What the exercise asks: The line holding "bash layout.sh > layout.log 2>&1" and all lines that follow it to the end of the data: return these exactly, and nothing more.

Source data:

This is an optimization exercise on Yosys and OpenROAD, whose aim is small area, a short achievable clock period and few clock cycles, not a production implementation. Only simulation tests tie the RTL to the original design; equivalence was not proved. Power is estimated from default activity; no workload was simulated.

== umber ==
// pq_engine
module pq_engine (
    input  wire        clk,
    input  wire        rst,
    input  wire        in_valid,
    output wire        in_ready,
    input  wire [63:0] in_data,
    input  wire [1:0]  in_layout,
    input  wire [31:0] in_erase,
    output wire        out_valid,
    input  wire        out_ready,
    output wire [63:0] out_data,
    output wire [4:0]  out_idx,
    output wire        out_last
);
For scale: ~2200 cells after synthesis, about 0.023 mm2 of cells after synthesis.
==> flow/config.mk <==
export PLATFORM = sky130hd
export DESIGN_NAME = pq_engine
export DESIGN_NICKNAME = pq_engine
export VERILOG_FILES = /design/flow/design.v
export SDC_FILE = /design/flow/constraint.sdc
export NUM_CORES = 4
export LEC_CHECK = 0
export CAP_MARGIN = 20
export CORE_MARGIN = 2
export CORE_UTILIZATION = 62
export CTS_BUF_LIST = sky130_fd_sc_hd__clkbuf_16
export CTS_CLUSTER_DIAMETER = 80
export CTS_CLUSTER_SIZE = 25
export SETUP_SLACK_MARGIN = 5
export SLEW_MARGIN = 20
==> flow/constraint.sdc <==
create_clock -name core_clock -period 10.0 [get_ports {clk}]
set_input_delay 2.0000 -clock core_clock [delete_from_list [all_inputs] [get_ports {clk}]]
set_output_delay 2.0000 -clock core_clock [all_outputs]
set_load 0.01 [all_outputs]
standard.sh (not shown) runs the stock make flow with config.mk's settings and CLKGATE_MAP_FILE= SYNTH_SCRIPT=/design/flow/synth_recipe.tcl, a recipe that flattens the netlist after the stock synthesis.
==> flow/flow/run.sh <==
#!/bin/bash
# The standard layout, with a stronger setup repair target.
# Synthesis is the standard flow's own (standard.sh synth), unchanged. The rest of the
# ORFS flow runs with the same settings except SETUP_SLACK_MARGIN, so that
# repair_timing keeps improving paths beyond the 10 ns constraint.
set -euo pipefail
MARGIN=$(cat flow/margin.txt)
bash standard.sh synth > synth.log 2>&1
if grep -q 'SETUP_SLACK_MARGIN=' standard.sh; then
  sed -e "s/SETUP_SLACK_MARGIN=[-0-9.]*/SETUP_SLACK_MARGIN=${MARGIN}/" standard.sh > layout.sh
else
  sed -e "s/\"\${@:-finish}\"/SETUP_SLACK_MARGIN=${MARGIN} \"\${@:-finish}\"/" standard.sh > layout.sh
fi
export BUFFER_PORTS_ARGS="$(cat flow/buffer_ports_args.txt)"
bash layout.sh > layout.log 2>&1
==> flow/flow/buffer_ports_args.txt <==
-buffer_cell sky130_fd_sc_hd__buf_1
==> flow/flow/margin.txt <==
6.7
Testbench counts of umber, summed over its fixed seeds: cycles 42,708.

Solution for this task:
bash layout.sh > layout.log 2>&1
==> flow/flow/buffer_ports_args.txt <==
-buffer_cell sky130_fd_sc_hd__buf_1
==> flow/flow/margin.txt <==
6.7
Testbench counts of umber, summed over its fixed seeds: cycles 42,708.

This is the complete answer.